(Records excerpted from a collection)
= = = = = = =

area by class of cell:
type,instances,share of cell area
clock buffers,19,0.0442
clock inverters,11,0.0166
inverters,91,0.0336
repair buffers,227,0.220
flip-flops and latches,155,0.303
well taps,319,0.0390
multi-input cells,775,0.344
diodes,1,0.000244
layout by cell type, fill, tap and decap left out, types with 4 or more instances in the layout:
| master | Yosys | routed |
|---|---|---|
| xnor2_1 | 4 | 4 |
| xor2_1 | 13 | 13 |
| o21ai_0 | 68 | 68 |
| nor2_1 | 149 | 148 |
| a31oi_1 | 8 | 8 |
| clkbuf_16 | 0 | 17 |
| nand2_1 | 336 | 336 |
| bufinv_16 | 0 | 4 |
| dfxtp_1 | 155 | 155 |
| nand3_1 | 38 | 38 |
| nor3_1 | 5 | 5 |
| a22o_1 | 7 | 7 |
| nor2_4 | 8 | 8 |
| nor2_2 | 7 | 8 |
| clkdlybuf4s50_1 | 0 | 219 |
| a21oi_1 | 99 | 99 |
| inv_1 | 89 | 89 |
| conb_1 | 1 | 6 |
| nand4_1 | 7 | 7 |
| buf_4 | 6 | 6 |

= = = = = = =

All records shown above are to be output exactly.

Output for this exercise:
area by class of cell:
type,instances,share of cell area
clock buffers,19,0.0442
clock inverters,11,0.0166
inverters,91,0.0336
repair buffers,227,0.220
flip-flops and latches,155,0.303
well taps,319,0.0390
multi-input cells,775,0.344
diodes,1,0.000244
layout by cell type, fill, tap and decap left out, types with 4 or more instances in the layout:
| master | Yosys | routed |
|---|---|---|
| xnor2_1 | 4 | 4 |
| xor2_1 | 13 | 13 |
| o21ai_0 | 68 | 68 |
| nor2_1 | 149 | 148 |
| a31oi_1 | 8 | 8 |
| clkbuf_16 | 0 | 17 |
| nand2_1 | 336 | 336 |
| bufinv_16 | 0 | 4 |
| dfxtp_1 | 155 | 155 |
| nand3_1 | 38 | 38 |
| nor3_1 | 5 | 5 |
| a22o_1 | 7 | 7 |
| nor2_4 | 8 | 8 |
| nor2_2 | 7 | 8 |
| clkdlybuf4s50_1 | 0 | 219 |
| a21oi_1 | 99 | 99 |
| inv_1 | 89 | 89 |
| conb_1 | 1 | 6 |
| nand4_1 | 7 | 7 |
| buf_4 | 6 | 6 |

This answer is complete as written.